Naturalmente surge la pregunta: ¿hay otros casos que están por descubrirse? ¿posibles escándalos que puedan minar aún más su fe y su confianza? No puedo asegurar que no los habrá. Sin embargo, sí puedo decir que estamos siguiendo el ejemplo del Papa Benedicto XVI en el modo de afrontar situaciones de abuso o de mal comportamiento sexual en la Legión. Por este motivo, a la luz de los eventos más recientes, he decidido con el consejo general revisar cómo se han manejado las acusaciones recibidas en el pasado para asegurar que en todas y cada una de ellas se han emprendido las acciones apropiadas.

Cualquier sacerdote que haya tenido alguna falta en este campo debería darlo a conocer para hacerse responsable por sus acciones y recibir la ayuda y supervisión que necesite. También les pido que si alguno se ha visto afectado por un legionario en este ámbito, lo refiera a las autoridades competentes. Todos debemos ser responsables de nuestros actos y comprender que esto es por nuestro propio bien, por el bien de la Legión y, mucho más importante, por el bien de la Iglesia.

Todo esto es para seguir el camino marcado por el Papa Benedicto XVI: «Exhorto [a quien haya caído en alguna falta] a examinar [su] conciencia, a asumir la responsabilidad de los pecados que [ha] cometido y a expresar con humildad [su] pesar. El arrepentimiento sincero abre la puerta al perdón de Dios y a la gracia de la verdadera enmienda. Debéis tratar de expiar personalmente vuestras acciones ofreciendo oraciones y penitencias por aquellos a quienes habéis ofendido. El sacrificio redentor de Cristo tiene el poder de perdonar incluso el más grave de los pecados y de sacar el bien incluso del más terrible de los males. Al mismo tiempo, la justicia de Dios nos pide dar cuenta de nuestras acciones sin ocultar nada. Admitid abiertamente vuestra culpa, someteos a las exigencias de la justicia, pero no desesperéis de la misericordia de Dios» (Carta Pastoral a los católicos de Irlanda, 19 de marzo de 2010, n.7).

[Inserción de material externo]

--- src/rtl/arbiter_pkg.sv ---
// Shared types and constants for the arbiter_rr block.
package arbiter_pkg;

  typedef enum logic {
    ST_IDLE  = 1'b0,
    ST_GRANT = 1'b1
  } state_e;

  localparam logic MODE_FIXED = 1'b0;
  localparam logic MODE_RR    = 1'b1;

  // Wide enough for any MAX_HOLD up to 255.
  localparam int unsigned HOLD_W = 8;

  // Next index after idx, wrapping modulo n.
  function automatic int unsigned wrap_inc(input int unsigned idx, input int unsigned n);
    return (idx + 1 >= n) ? 0 : idx + 1;
  endfunction

endpackage

--- src/rtl/arb_pick.sv ---
// Combinational winner selection: highest index in fixed mode, first set bit
// at or after start (wrapping) in round-robin mode.
module arb_pick
  import arbiter_pkg::*;
#(
  parameter int unsigned N   = 3,
  parameter int unsigned IDW = $clog2(N)
) (
  input  logic [N-1:0]   req,
  input  logic [IDW-1:0] start,
  input  logic           mode,
  output logic [N-1:0]   win_c,
  output logic [IDW-1:0] idx_c,
  output logic           found_c
);

  logic [2*N-1:0] dbl;
  logic [N-1:0]   rot;
  int unsigned    pos;
  int unsigned    sum;

  always_comb begin
    dbl     = {req, req};
    rot     = N'(dbl >> start);
    pos     = 0;
    sum     = 0;
    idx_c   = '0;
    found_c = |req;
    if (mode == MODE_FIXED) begin
      for (int i = 0; i < int'(N); i++) begin
        if (req[i]) pos = 32'(i);
      end
      idx_c = IDW'(pos);
    end else begin
      // Rotated so bit 0 is the start index; lowest set bit wins.
      for (int i = int'(N) - 1; i >= 0; i--) begin
        if (rot[i]) pos = 32'(i);
      end
      sum = 32'(start) + pos;
      if (sum >= N) sum = sum - N;
      idx_c = IDW'(sum);
    end
    win_c = found_c ? (N'(1) << idx_c) : '0;
  end

endmodule

--- src/rtl/arbiter_rr.sv ---
// N-way arbiter with fixed-priority / round-robin selection and hold-limit
// preemption; all grant outputs are registered.
module arbiter_rr
  import arbiter_pkg::*;
#(
  parameter int unsigned N        = 3,
  parameter int unsigned MAX_HOLD = 4,
  parameter int unsigned IDW      = $clog2(N)
) (
  input  logic           clk,
  input  logic           rst_n,
  input  logic [N-1:0]   req,
  input  logic           mode,
  output logic [N-1:0]   gnt,
  output logic [IDW-1:0] gnt_id,
  output logic           gnt_valid
);

  localparam logic [HOLD_W-1:0] HOLD_LAST = (MAX_HOLD > 0) ? HOLD_W'(MAX_HOLD - 1) : '0;
  localparam logic [IDW-1:0]    LAST_RST  = IDW'(N - 1);

  state_e            state_q, state_d;
  logic [N-1:0]      gnt_q, gnt_d;
  logic [IDW-1:0]    gnt_id_q, gnt_id_d;
  logic              gnt_valid_q, gnt_valid_d;
  logic [HOLD_W-1:0] hold_q, hold_d;
  logic [IDW-1:0]    last_q, last_d;

  logic [N-1:0]   pick_req;
  logic [IDW-1:0] pick_start;
  logic [N-1:0]   pick_win;
  logic [IDW-1:0] pick_idx;
  logic           pick_found;
  logic           holder_req;
  logic           others_req;
  logic           preempt;

  // The holder never competes against itself; in IDLE gnt_q is zero.
  assign pick_req   = req & ~gnt_q;
  assign pick_start = IDW'(wrap_inc(32'(last_q), N));
  assign holder_req = |(req & gnt_q);
  assign others_req = |(req & ~gnt_q);
  assign preempt    = (MAX_HOLD > 0) && (hold_q == HOLD_LAST) && others_req;

  arb_pick #(
    .N   (N),
    .IDW (IDW)
  ) u_pick (
    .req     (pick_req),
    .start   (pick_start),
    .mode    (mode),
    .win_c   (pick_win),
    .idx_c   (pick_idx),
    .found_c (pick_found)
  );

  always_comb begin
    state_d     = state_q;
    gnt_d       = gnt_q;
    gnt_id_d    = gnt_id_q;
    gnt_valid_d = gnt_valid_q;
    hold_d      = hold_q;
    last_d      = last_q;
    unique case (state_q)
      ST_IDLE: begin
        if (pick_found) begin
          state_d     = ST_GRANT;
          gnt_d       = pick_win;
          gnt_id_d    = pick_idx;
          gnt_valid_d = 1'b1;
          hold_d      = '0;
          last_d      = pick_idx;
        end
      end
      ST_GRANT: begin
        if (!holder_req || preempt) begin
          if (pick_found) begin
            gnt_d       = pick_win;
            gnt_id_d    = pick_idx;
            gnt_valid_d = 1'b1;
            hold_d      = '0;
            last_d      = pick_idx;
          end else begin
            state_d     = ST_IDLE;
            gnt_d       = '0;
            gnt_id_d    = '0;
            gnt_valid_d = 1'b0;
            hold_d      = '0;
          end
        end else if (hold_q != HOLD_LAST) begin
          hold_d = HOLD_W'(hold_q + 1'b1);
        end
      end
      default: state_d = ST_IDLE;
    endcase
  end

  always_ff @(posedge clk or negedge rst_n) begin
    if (!rst_n) begin
      state_q     <= ST_IDLE;
      gnt_q       <= '0;
      gnt_id_q    <= '0;
      gnt_valid_q <= 1'b0;
      hold_q      <= '0;
      last_q      <= LAST_RST;
    end else begin
      state_q     <= state_d;
      gnt_q       <= gnt_d;
      gnt_id_q    <= gnt_id_d;
      gnt_valid_q <= gnt_valid_d;
      hold_q      <= hold_d;
      last_q      <= last_d;
    end
  end

  assign gnt       = gnt_q;
  assign gnt_id    = gnt_id_q;
  assign gnt_valid = gnt_valid_q;

endmodule

--- config.mk ---
export PLATFORM = sky130hd
export DESIGN_NAME = arbiter_rr
export DESIGN_NICKNAME = d
export VERILOG_FILES = /design/src/rtl/arbiter_pkg.sv /design/src/rtl/arb_pick.sv /design/src/rtl/arbiter_rr.sv
export SDC_FILE = /design/constraint.sdc
export NUM_CORES = 1
export LEC_CHECK = 0
export CORE_ASPECT_RATIO = 1.1
export CORE_UTILIZATION = 40
export CTS_CLUSTER_SIZE = 16
export DETAILED_ROUTE_END_ITERATION = 16
export SYNTH_ARGS = -nofsm -noshare
export SYNTH_HDL_FRONTEND = slang
export SYNTH_SLANG_ARGS = --single-unit
--- constraint.sdc ---
create_clock -name clk -period 2.7 [get_ports clk]
set_input_delay 0.54 -clock clk [delete_from_list [all_inputs] [get_ports clk]]
set_output_delay 0.54 -clock clk [all_outputs]
set_load 0.02 [all_outputs]
==> impl_metrics.env, run 1 <==
export IMPL_outcome="finished with violations"
export IMPL_violations="negative setup slack"
export IMPL_syn_avg_cell_area_um2=9.817
export IMPL_numCtsBuffers=3
export IMPL_rsz0062_at_grt="yes"
export IMPL_maxUsedRoutingLayer="met4"
export IMPL_fin_nets=153
export IMPL_leakage_nw=0.6659
export IMPL_grt_max_degree=18
export IMPL_syn2layout_area_growth_pct=47.18
export IMPL_critical_path_peak_fanout=5
export IMPL_worst_setup_path_end_kind="register"
export IMPL_hpwlAfterDp_um=1918
export IMPL_critical_path_arrival_ns=2.91
export IMPL_setup_ws_ns=-0.04955
export IMPL_antenna_left=0
export IMPL_fin_crit_sh_pct=101.8
export IMPL_power_w=0.001762
export IMPL_grt_pass1_wl_um=4450
export IMPL_ir_worst_vdd_uv=1040
export IMPL_clk_latency_ns=0.30
export IMPL_dieArea_um2=2759
export IMPL_clock_sinks=17
export IMPL_drt_met1_wl_um=1283
export IMPL_cts_hold_buf=0
export IMPL_die_y_um=54.99
export IMPL_dp_slack_ns=-0.7516
export IMPL_pwr_density_cell_nw_per_um2=1172
export IMPL_clockRootBuffer="clkbuf_4"
export IMPL_die_width_um=50.17
export IMPL_coreArea_um2=2320
export IMPL_dr_wl_met3_um=70
export IMPL_maxCapViolations=0
export IMPL_critPathLaunchType="primary input"
export IMPL_post_synth_num_cell_types=42
export IMPL_slew_headroom_pct=50.26
export IMPL_synth_fp_nets=114
export IMPL_start_util_pct=44.01
export IMPL_grt_usage_pct=22.10
export IMPL_hp_class="register to register"
export IMPL_port_buffers=11
export IMPL_clockBufferDepth=2
export IMPL_io_pins=12
export IMPL_vias=977
export IMPL_drt_initial_drc_count=26
export IMPL_viasPerCell=5.680
export IMPL_drive_gt1_share_pct=42.25
export IMPL_synth_cells=104
export IMPL_gp_congestion=0.8462
export IMPL_ys_ff_latch=17
export IMPL_grt_pass1_vias=972
export IMPL_finalCriticalPeriod_ns=2.750
export IMPL_report_final_slew_viol_count=0
export IMPL_worst_pin_slew_ns=0.7438
export IMPL_grt_overflow_total=0
export IMPL_required_ns=2.87
export IMPL_drtPass1Iterations=4
export IMPL_diodes=0
export IMPL_hold_ws_ns=0.4848
export IMPL_rows=18
export IMPL_wire_per_inst_um=16.03
export IMPL_synth_area_um2=1021
export IMPL_path_class="primary input to register"
export IMPL_synth_warnings=0
export IMPL_final_hold_viol_count=0
export IMPL_clk_pin_slew_ns=0.09
export IMPL_drc=0
export IMPL_cts_tree="done"
export IMPL_fmax_ghz=0.3637
export IMPL_finalClockSkew_ns=0.01031
export IMPL_antenna_found_initial=0
export IMPL_htree_levels=1
export IMPL_ys_seq_area_share_pct=41.79
export IMPL_wirelength_um=2758
export IMPL_setup_viol_count_final=6
export IMPL_wl_met2_um=1363
[path summary, 6_finish.rpt]
path	from	end	slack [ns]	cells past startpoint
setup / recovery	req[1]	gnt_id[0]	-0.05	14
hold / removal	gnt_id[1]	gnt_id[1]	0.48	1
setup reg to reg	gnt[1]	gnt_id[0]	-0.04	13
hold reg to reg	gnt_id[1]	gnt_id[1]	0.48	1
max in group asynchronous	rst_n	last_q[0]	1.51	1
min in group asynchronous	rst_n	state_q	0.67	1
[area by class of cell]
cell class | instances | area [um2]
clock buffer | 3 | 22.52
clock inverter | 1 | 5.005
fill | 187 | 817.0
inverter | 3 | 11.26
multi-input combinational | 84 | 718.2
sequential | 17 | 431.7
tap | 30 | 37.54
timing repair buffer | 34 | 276.5
[worst max-delay path, cell delays in order]
cell and delay [ns]:
buf_2 0.13, nor2b_4 0.14, buf_6 0.12, nor3_4 0.17, a21oi_2 0.06, o31ai_2 0.25, fa_2 0.51, ha_4 0.18
buf_4 0.14, nor2_4 0.13, xnor2_2 0.08, a21oi_2 0.26, buf_4 0.16, o2bb2ai_1 0.05
[cells in the mapped netlist]
| cell | number | share of area (%) |
|---|---|---|
| a311oi_1 | 1 | 0.86 |
| nor3_1 | 4 | 2.0 |
| dfstp_2 | 1 | 2.6 |
| or4b_4 | 1 | 1.3 |
| nor2_1 | 7 | 2.6 |
| a21o_1 | 3 | 2.2 |
| or2_1 | 1 | 0.61 |
| a22o_1 | 3 | 2.6 |
| dfrtp_1 | 16 | 39 |
| o21ai_0 | 5 | 2.5 |
| nand2_1 | 6 | 2.2 |
| and2_1 | 1 | 0.61 |
| o2bb2ai_1 | 1 | 0.86 |
| nand2b_1 | 4 | 2.5 |
| a211oi_2 | 1 | 1.2 |
| or4_1 | 1 | 0.74 |
| a32o_1 | 1 | 0.98 |
| and4_1 | 1 | 0.86 |
| xnor2_1 | 1 | 0.86 |
| nor2b_1 | 4 | 2.5 |
| inv_1 | 3 | 1.1 |
| nand4_1 | 2 | 1.2 |
| fa_1 | 1 | 2.0 |
| ha_1 | 3 | 3.7 |
| a221o_1 | 1 | 0.98 |
| o211a_1 | 1 | 0.98 |
| a222oi_1 | 1 | 0.98 |
| a21oi_2 | 2 | 1.7 |
| o32ai_1 | 1 | 0.86 |
| o41ai_1 | 1 | 0.86 |
| a31oi_1 | 1 | 0.61 |
| nor3b_1 | 1 | 0.74 |
| mux2_2 | 1 | 1.1 |
| mux2i_1 | 1 | 0.98 |
| nor4_1 | 2 | 1.2 |
| o31ai_1 | 2 | 1.5 |
| and3_1 | 1 | 0.61 |
| or3_1 | 5 | 3.1 |
| a221o_2 | 1 | 1.1 |
| a21oi_1 | 6 | 2.9 |
| a22oi_1 | 1 | 0.74 |
| nand3_1 | 3 | 1.5 |
[cell usage in the layout, fill, tap and decap left out, types with 3 or more instances in the layout]
master,n
nand3_1,3
nor2b_4,3
a21o_1,3
o21ai_0,4
a21oi_1,4
a21oi_2,4
buf_4,22
dfrtp_1,12
dfrtp_2,4
nand2_1,6
a22o_1,3
clkdlybuf4s50_1,8
nand2b_4,3
nor2_1,5
clkbuf_4,3
inv_1,3
or3_1,5
[report_power, final]
group | internal (W) | switching, W | total (W)
logic | 0.000644 | 0.000551 | 0.00120
registers | 0.000337 | 0.0000896 | 0.000427
clock network | 0.0000552 | 0.0000844 | 0.000140
[layer usage]
metal / GRT usage [%] / vias up
met5: 0 / -
met4: 8.571 / 0
met3: 2.459 / 5
met2: 38.89 / 14
met1: 28.09 / 475
li1: - / 483
[sequential cells by signal (all words and copies together), names as in the netlist]
| signal | count |
|---|---|
| gnt_id | 2 |
| hold_q | 8 |
| last_q | 2 |
| state_q | 1 |
| gnt | 3 |
| gnt_valid | 1 |
[repair_timing]
item | in CTS | in global routing
resized for setup | 19 | 14
endpoints found under the setup margin | 7 | 7
buffers inserted | 7 | 1
gates cloned | 0 | 0
pin swaps | 13 | 2
[metrics by stage]
step	util (%)	TNS [ns]	instances	cell area, um2
final	64.78	-0.1893	172	1503
after global routing	64.78	-0.9325	172	1503
after CTS	62.35	-0.2500	171	1446
after detailed placement	56.80	-5.039	161	1318
after global placement	56.80	-4.465	161	1318
after floorplan	-	0	104	1050
[logic make-up after synthesis]
group | Yosys count | synth area share [%]
muxes | 2 | 2.083
DFF | 17 | 41.79
xor gates and xnor gates | 1 | 0.8580
AOI/OAI and AO/OA | 33 | 24.39
buffers and inverters | 3 | 1.103
and+or+nand+nor | 44 | 24.14
adders and majority gates | 4 | 5.638
No activity file was read; power rests on OpenSTA's default activity.
==> inputs of run 2 (changes only) <==
- ABC_AREA: unset -> 1
- SYNTH_HIERARCHICAL: unset -> 1
==> impl_metrics.env, run 2 <==
export IMPL_synthAdderAreaFrac_pct=5.474
export IMPL_syn_avg_cell_area_um2=7.072
export IMPL_start_util_pct=42.00
export IMPL_synth_fp_nets=192
export IMPL_maxCapViolations=0
export IMPL_vias=1313
export IMPL_setup_ws_ns=-0.03560
export IMPL_worst_path_max_delay_cell="fa_2"
export IMPL_die_width_um=55.94
export IMPL_leakage_nw=0.9902
export IMPL_drive_gt1_share_pct=45.06
export IMPL_path_cells="nor2_4 -> nand2_2 -> o21ai_4 -> nand2_2 -> a22oi_2 -> ha_2 -> fa_2 -> ha_4 -> nor2_4 -> nand2_2 -> nand3_2 -> nand2_2 -> buf_4 -> nand3_2 -> nand2_1"
export IMPL_crit_top_cell="nand2_2"
export IMPL_synth_top_area_cell="dfrtp_1"
export IMPL_io_pins=12
export IMPL_nFillCells=255
export IMPL_fin_crit_sh_pct=101.3
export IMPL_synth_enable_flop_cells=0
export IMPL_slowest_delay_ns=0.47
export IMPL_clockBufferDepth=2
export IMPL_hpwlAfterDp_um=2021
export IMPL_pwr_density_cell_nw_per_um2=1144
export IMPL_fmax_ghz=0.3656
export IMPL_post_synth_num_cell_types=29
export IMPL_seqPwrFrac_pct=17.0
export IMPL_grt_max_degree=18
export IMPL_switching_share_pct=47.79
export IMPL_grt_pass1_vias=1203
export IMPL_synth_xor_area_share_pct=1.369
export IMPL_synth_top_area_share_pct=31.28
export IMPL_synth_cells=181
export IMPL_wire_per_inst_um=12.64
export IMPL_p_sw_w=0.001056
export IMPL_diodes=0
export IMPL_layout_commonest_cell="nand2_1"
export IMPL_numCtsBuffers=3
export IMPL_finalCriticalPeriod_ns=2.736
export IMPL_slew_headroom_pct=47.09
export IMPL_fin_nets=245
export IMPL_critPathLaunchType="register"
export IMPL_critical_path_arrival_ns=2.92
export IMPL_report_final_slew_viol_count=0
export IMPL_cts_tree="done"
export IMPL_rsz0062_at_grt="yes"
export IMPL_muxShareOfSynthArea_pct=0
export IMPL_synth_area_um2=1280
export IMPL_antenna_left=0
export IMPL_layout_common_cells="nand2_1 (52), buf_4 (37), nand2_2 (19), inv_1 (16), dfrtp_1 (16)"
export IMPL_wirelength_um=3375
export IMPL_die_y_um=61.33
export IMPL_htree_levels=1
export IMPL_gp_congestion=0.7568
export IMPL_top_register="hold_q"
export IMPL_critical_path_peak_fanout=7
export IMPL_synth_compound_area_share_pct=4.888
export IMPL_clk_pin_slew_ns=0.09
export IMPL_grt_usage_pct=19.21
export IMPL_synth_area_leaders="dfrtp_1 (31%), nand2_1 (21%), inv_1 (7.0%)"
export IMPL_largest_register_ffs=8
export IMPL_hp_class="register to register"
export IMPL_ir_worst_vdd_uv=1020
export IMPL_clkPwrFrac_pct=6.2
export IMPL_synth_most_common_cell="nand2_1"
export IMPL_finalClockSkew_ns=0.01091
export IMPL_ys_seq_area_share_pct=33.33
export IMPL_clk_latency_ns=0.29
export IMPL_grt_overflow_total=0
export IMPL_comb_power_share_pct=76.8
export IMPL_synth_common_cells="nand2_1 (70), inv_1 (24), dfrtp_1 (16), nand3_1 (16), nor2_1 (15)"
export IMPL_viasPerCell=4.918
export IMPL_fin_util_pct=63.38
export IMPL_yosys_area_share_simple_pct=46.04
export IMPL_synthArstFlopShare_pct=100.0
export IMPL_synth_top_family_by_area="simple AND/OR/NAND/NOR gates"
export IMPL_drtPass1Iterations=4
export IMPL_port_buffers=11
export IMPL_synth_warnings=6
export IMPL_synth_main_ff_cell="dfrtp_1"
export IMPL_final_hold_viol_count=0
export IMPL_worst_setup_path_end_kind="register"
export IMPL_p_int_w=0.001154
export IMPL_setup_viol_count_final=4
export IMPL_worst_pin_slew_ns=0.7911
export IMPL_drc=0
export IMPL_outcome="finished with violations"
export IMPL_path_buf_inv=1
export IMPL_drt_initial_drc_count=40
export IMPL_instances_no_fill=267
export IMPL_violations="negative setup slack"
export IMPL_clock_sinks=17
export IMPL_antenna_found_initial=0
export IMPL_dieArea_um2=3430
export IMPL_path_class="register to register"
export IMPL_syn2layout_area_growth_pct=50.93
export IMPL_clockRootBuffer="clkbuf_4"
export IMPL_required_ns=2.88
export IMPL_coreArea_um2=3048
export IMPL_crit_family="simple AND/OR/NAND/NOR gates"
export IMPL_rows=21
export IMPL_grt_pass1_wl_um=5078
export IMPL_ys_ff_latch=17
export IMPL_dp_cells=236
-- run 2: kinds of logic (layout without fill, tap and decap cells) --
| logic type | Yosys count | in the layout |
|---|---|---|
| buffers and inverters | 28 | 80 |
| AOI/OAI and AO/OA | 8 | 8 |
| xor gates and xnor gates | 2 | 2 |
| and+or+nand+nor | 121 | 121 |
| DFF | 17 | 17 |
| adders and majority gates | 5 | 5 |
-- run 2: stage by stage --
stage	setup TNS [ns]	power (W)	hold slack, ns	cell area, um2	setup WS, ns
global route	-0.7128	0.002392	0.5183	1932	-0.1359
global placement	-2.927	0.001441	0.4602	1506	-0.5044
CTS	-0.01997	0.001839	0.4873	1774	-0.01406
finish	-0.09460	0.002210	0.4798	1932	-0.03560
detailed placement	-3.672	0.001489	0.4625	1506	-0.6060
floorplan	0	0.001124	0.2444	1280	0.1084
-- run 2: worst paths after layout --
kind / start / to / slack [ns] / cells after the start
max: last_q[0] / last_q[0] / -0.04 / 15
min: gnt_id[0] / gnt_id[0] / 0.48 / 2
max reg2reg: last_q[0] / last_q[0] / -0.04 / 15
min reg2reg: gnt_id[0] / gnt_id[0] / 0.48 / 2
max in group asynchronous: rst_n / hold_q[0] / 1.50 / 1
min in group asynchronous: rst_n / state_q / 0.70 / 1
-- run 2: area by class of cell --
type	instances	area [um2]	area share (%)
clock inverters	1	5.005	0.2591
flip-flops and latches	17	426.7	22.09
well taps	34	42.54	2.202
clock buffers	3	22.52	1.166
inverters	26	102.6	5.311
multi-input cells	136	924.6	47.86
repair buffers	50	407.9	21.11
-- run 2: power by group through the flow --
| stage | clock [W] | sequential (W) | combinational, W |
|---|---|---|---|
| after floorplan | 0 | 0.000412 | 0.000712 |
| after global placement | 0 | 0.000368 | 0.00107 |
| after detailed placement | 0 | 0.000370 | 0.00112 |
| after CTS | 0.000143 | 0.000373 | 0.00132 |
| after global routing | 0.000155 | 0.000385 | 0.00185 |
| final | 0.000137 | 0.000376 | 0.00170 |
-- run 2: layer usage --
layer | share of wire [%] | up-vias | track usage (%)
met1 | 42 | 626 | 23.08
met5 | 0 | - | 0
met4 | 3.0 | 0 | 10.80
met3 | 2.2 | 10 | 3.992
met2 | 52 | 16 | 33.05
li1 | - | 661 | -
-- run 2: worst register-to-register path, stage by stage (launching register included) --
cell and delay, ns:
dfrtp_1 0.43, nor2_4 0.29, nand2_2 0.14, o21ai_4 0.10
nand2_2 0.08, a22oi_2 0.13, ha_2 0.20, fa_2 0.47
ha_4 0.20, nor2_4 0.10, nand2_2 0.06, nand3_2 0.09
nand2_2 0.06, buf_4 0.13, nand3_2 0.08, nand2_1 0.06
-- run 2: what timing repair did --
item | in CTS | in global routing
hold buffers | 0 | 0
gates cloned | 0 | 0
buffers inserted | 26 | 5
endpoints found under the setup margin | 7 | 17
pin swaps | 16 | 27
gates resized for setup | 23 | 40
==> inputs of run 3 (changes only) <==
- CTS_CLUSTER_DIAMETER: unset -> 120
- PLACE_DENSITY: unset -> 0.6
==> results of run 3 <==
Final layout, timing and power as in run 2 (identical DEF).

Antes de terminar esta carta quiero proponer que todos continuemos el camino de curación, renovación y reparación que ya hemos comenzado. Confío que, con la ayuda de Dios, la asistencia del Card. De Paolis y el apoyo del Consejo General, podremos seguir adelante nuestro trabajo, reparando las injusticias del pasado y afrontando estos casos según las exigencias de la justicia y la caridad cristianas. Para recorrer este camino de restauración y renovación necesitamos la unidad, la caridad, la oración y el apoyo mutuo.

Personalmente debo reconocer que siempre he estimado y valorado mucho al P. Thomas como hermano y sacerdote. Por esto, su situación es aún más dolorosa y les ruego una oración por él. Les pido también sus oraciones por los legionarios que con sus pecados pueden ser causa de escándalo y por aquellos que han sufrido por sus acciones, y también por mí. Todos tenemos que recordar el mandato de Cristo de vigilar y orar. Que el Espíritu Santo, consolador, defensor y guía nos conceda en el día de Pentecostés el conforto que necesitamos, y que inspire una nueva primavera de santidad, misericordia y celo apostólico en la Legión y el Regnum Christi. Dios siempre puede sacar bien del mal. ¡Esforcémonos por estar de su lado en este esfuerzo!

Suyo afmo. en Jesucristo, Álvaro Corcuera, L.C.